Petkim Petrokimya Holding A.Ş.
- Company type: Anonim Şirket
- Traded as: BİST: PETKM
- Industry: Petrochemical
- Founded: 1965; 61 years ago
- Founder: TPAO
- Headquarters: Aliağa, İzmir
- Area served: Worldwide
- Key people: Vagıf Aliyev (Chairman) Anar Mammadov (General Manager)
- Products: Ethylene, thermoplastics, PVC, PP, Masterbatches, benzene, toluene, VCM, aromatics
- Revenue: US$2.69 billion (2023)
- Operating income: US$408 million
- Net income: US$255 million (2023)
- Total assets: US$3.42 billion (2023)
- Total equity: US$1.83 billion (2023)
- Number of employees: 2,586
- Parent: SOCAR (51.0%)
- Website: www.petkim.com.tr

= Petkim =

Turkish petrochemical company

Petkim Petrokimya Holding A.Ş. is the leading petrochemical company of Turkey. Founded on April 3, 1965, by Turkish Petroleum Corporation (TPAO) in 1965 in İzmir and privatized in 2008 and transferred to SOCAR. The main plant complex is located in Yarımca, Izmit. From 1985 on, a second complex has been constructed in Aliağa, İzmir.

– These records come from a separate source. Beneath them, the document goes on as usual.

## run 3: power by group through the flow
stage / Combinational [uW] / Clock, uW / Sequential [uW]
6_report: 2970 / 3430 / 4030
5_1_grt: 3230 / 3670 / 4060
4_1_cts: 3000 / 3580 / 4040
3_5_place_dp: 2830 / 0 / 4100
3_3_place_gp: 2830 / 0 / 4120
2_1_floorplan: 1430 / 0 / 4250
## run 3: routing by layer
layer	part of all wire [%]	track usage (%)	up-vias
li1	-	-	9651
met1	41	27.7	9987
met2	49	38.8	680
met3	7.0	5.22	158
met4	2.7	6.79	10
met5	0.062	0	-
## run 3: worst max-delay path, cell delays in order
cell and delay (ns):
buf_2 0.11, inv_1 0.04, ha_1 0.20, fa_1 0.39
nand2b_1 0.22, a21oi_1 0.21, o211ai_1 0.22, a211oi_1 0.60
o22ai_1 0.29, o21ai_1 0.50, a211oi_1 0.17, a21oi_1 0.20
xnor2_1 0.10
`config.mk`:
```
export PLATFORM = sky130hd
export DESIGN_NAME = msp_v1_frame_receiver_core
export DESIGN_NICKNAME = d
export VERILOG_FILES = /design/src/hw/rtl/msp_pkg.sv /design/src/hw/rtl/msp_v1_frame_receiver_core.sv /design/src/hw/rtl/msp_front.sv /design/src/hw/rtl/msp_queue.sv /design/src/hw/rtl/msp_back.sv
export SDC_FILE = /design/constraint.sdc
export NUM_CORES = 1
export LEC_CHECK = 0
export BUFFER_PORTS_ARGS = -buffer_cell sky130_fd_sc_hd__buf_4
export CORE_ASPECT_RATIO = 1.2
export CORE_MARGIN = 8
export CORE_UTILIZATION = 30
export CTS_CLUSTER_SIZE = 25
export DETAILED_ROUTE_END_ITERATION = 7
export HOLD_SLACK_MARGIN = 0.1
export RECOVER_POWER = 100
export SLEW_MARGIN = 5
export SYNTH_ARGS = -nofsm -noshare
export SYNTH_HDL_FRONTEND = slang
export SYNTH_SLANG_ARGS = --single-unit
```
`constraint.sdc`:
```
create_clock -name clk -period 7.05 [get_ports clk]
set_input_delay 0.3525 -clock clk [delete_from_list [all_inputs] [get_ports clk]]
set_output_delay 0.3525 -clock clk [all_outputs]
set_load 0.005 [all_outputs]
```
<file path="src/rtl/cps_pkg.sv">
// ----------------------------------------------------------------------------
// cps_pkg
// shared constants and types for the circle pencil separability test
// ----------------------------------------------------------------------------
package cps_pkg;

    localparam int COORD_BITS_DEF = 10;
    localparam int CFG_IDX_BITS   = 2;

    typedef enum logic [1:0] {
        REG_A_X = 2'd0,
        REG_A_Y = 2'd1,
        REG_B_X = 2'd2,
        REG_B_Y = 2'd3
    } t_reg_idx;

    typedef enum logic [2:0] {
        ST_IDLE,
        ST_LOW,
        ST_UPDATE,
        ST_HIGH,
        ST_EMIT
    } t_back_state;

endpackage

</file>
<file path="src/rtl/cps_front.sv">
// ----------------------------------------------------------------------------
// cps_front
// computes alpha and beta for each point and queues the constraint terms
// ----------------------------------------------------------------------------
module cps_front #(
    parameter int COORD_BITS = cps_pkg::COORD_BITS_DEF,
    parameter int NB         = 2 * COORD_BITS + 6
) (
    input  logic                         i_clk,
    input  logic                         i_rst_n,
    input  logic signed [COORD_BITS-1:0] i_ax,
    input  logic signed [COORD_BITS-1:0] i_ay,
    input  logic signed [COORD_BITS-1:0] i_bx,
    input  logic signed [COORD_BITS-1:0] i_by,
    input  logic                         i_valid,
    output logic                         o_ready,
    input  logic signed [COORD_BITS-1:0] i_px,
    input  logic signed [COORD_BITS-1:0] i_py,
    input  logic                         i_fence,
    input  logic                         i_last,
    output logic                         o_valid,
    input  logic                         i_ready,
    output logic signed [NB-1:0]         o_num,
    output logic signed [NB-1:0]         o_den,
    output logic                         o_bzero,
    output logic                         o_zfail,
    output logic                         o_bpos,
    output logic                         o_fence,
    output logic                         o_last
);
    import cps_pkg::*;

    localparam int DW = COORD_BITS + 3;
    localparam int PW = 2 * DW;

    // stage 1: differences
    logic                 r_s1v;
    logic signed [DW-1:0] r_ux, r_uy, r_dx, r_dy, r_nx, r_ny, r_qx, r_qy;
    logic                 r_s1f, r_s1l;
    logic                 s1_adv;

    // stage 2: products
    logic                 r_s2v;
    logic signed [PW-1:0] r_p0, r_p1, r_p2, r_p3, r_p4, r_p5;
    logic                 r_s2f, r_s2l;
    logic                 s2_adv;

    // output queue, two entries
    logic [1:0]           r_cnt;
    logic                 r_wp, r_rp;
    logic signed [NB-1:0] r_qnum [2];
    logic signed [NB-1:0] r_qden [2];
    logic [4:0]           r_qflg [2];

    logic signed [NB-1:0] alpha, beta, num, den;
    logic                 bpos, bzero, zfail;
    logic                 push, pop;

    assign pop    = o_valid && i_ready;
    assign push   = r_s2v && (r_cnt != 2'd2);
    assign s2_adv = !r_s2v || push;
    assign s1_adv = !r_s1v || s2_adv;
    assign o_ready = s1_adv;

    always_comb begin
        alpha = NB'(r_p0) + NB'(r_p1) - NB'(r_p2) - NB'(r_p3);
        beta  = -(NB'(r_p4) + NB'(r_p5)) <<< 1;
        bpos  = (beta > 0);
        bzero = (beta == '0);
        zfail = r_s2f ? (alpha <= 0) : (alpha > 0);
        num   = bpos ? -alpha : alpha;
        den   = bpos ? (beta <<< 2) : -(beta <<< 2);
    end

    always_ff @(posedge i_clk) begin
        if (!i_rst_n) begin
            r_s1v <= 1'b0;
            r_s2v <= 1'b0;
            r_cnt <= '0;
            r_wp  <= 1'b0;
            r_rp  <= 1'b0;
        end else begin
            if (s1_adv) r_s1v <= i_valid;
            if (s2_adv) r_s2v <= r_s1v;
            if (push) r_wp <= !r_wp;
            if (pop) r_rp <= !r_rp;
            r_cnt <= r_cnt + {1'b0, push} - {1'b0, pop};
        end
    end

    always_ff @(posedge i_clk) begin
        if (s1_adv) begin
            r_ux  <= (DW'(i_px) <<< 1) - DW'(i_ax) - DW'(i_bx);
            r_uy  <= (DW'(i_py) <<< 1) - DW'(i_ay) - DW'(i_by);
            r_dx  <= DW'(i_ax) - DW'(i_bx);
            r_dy  <= DW'(i_ay) - DW'(i_by);
            r_nx  <= DW'(i_ay) - DW'(i_by);
            r_ny  <= DW'(i_bx) - DW'(i_ax);
            r_qx  <= DW'(i_px) - DW'(i_ax);
            r_qy  <= DW'(i_py) - DW'(i_ay);
            r_s1f <= i_fence;
            r_s1l <= i_last;
        end
        if (s2_adv) begin
            r_p0  <= PW'(r_ux) * PW'(r_ux);
            r_p1  <= PW'(r_uy) * PW'(r_uy);
            r_p2  <= PW'(r_dx) * PW'(r_dx);
            r_p3  <= PW'(r_dy) * PW'(r_dy);
            r_p4  <= PW'(r_nx) * PW'(r_qx);
            r_p5  <= PW'(r_ny) * PW'(r_qy);
            r_s2f <= r_s1f;
            r_s2l <= r_s1l;
        end
        if (push) begin
            r_qnum[r_wp] <= num;
            r_qden[r_wp] <= den;
            r_qflg[r_wp] <= {bzero, zfail, bpos, r_s2f, r_s2l};
        end
    end

    assign o_valid = (r_cnt != 2'd0);
    assign o_num   = r_qnum[r_rp];
    assign o_den   = r_qden[r_rp];
    assign o_bzero = r_qflg[r_rp][4];
    assign o_zfail = r_qflg[r_rp][3];
    assign o_bpos  = r_qflg[r_rp][2];
    assign o_fence = r_qflg[r_rp][1];
    assign o_last  = r_qflg[r_rp][0];

endmodule

</file>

Specializing in petrochemical manufacturing, the company produces ethylene, polyethylene, polyvinyl chloride, polypropylene and other chemical building blocks for use in the manufacture of plastics, textiles, and other consumer and industrial products. The company has 14 manufacturing plants, supplying a significant portion of petrochemicals used in Turkey. The company also exports products to the United States, and countries in Europe, the Middle East, Africa, and Asia.

Petkim is listed on the Istanbul Stock Exchange (BIST).

Petlim is a container port currently being built near the town of Aliağa.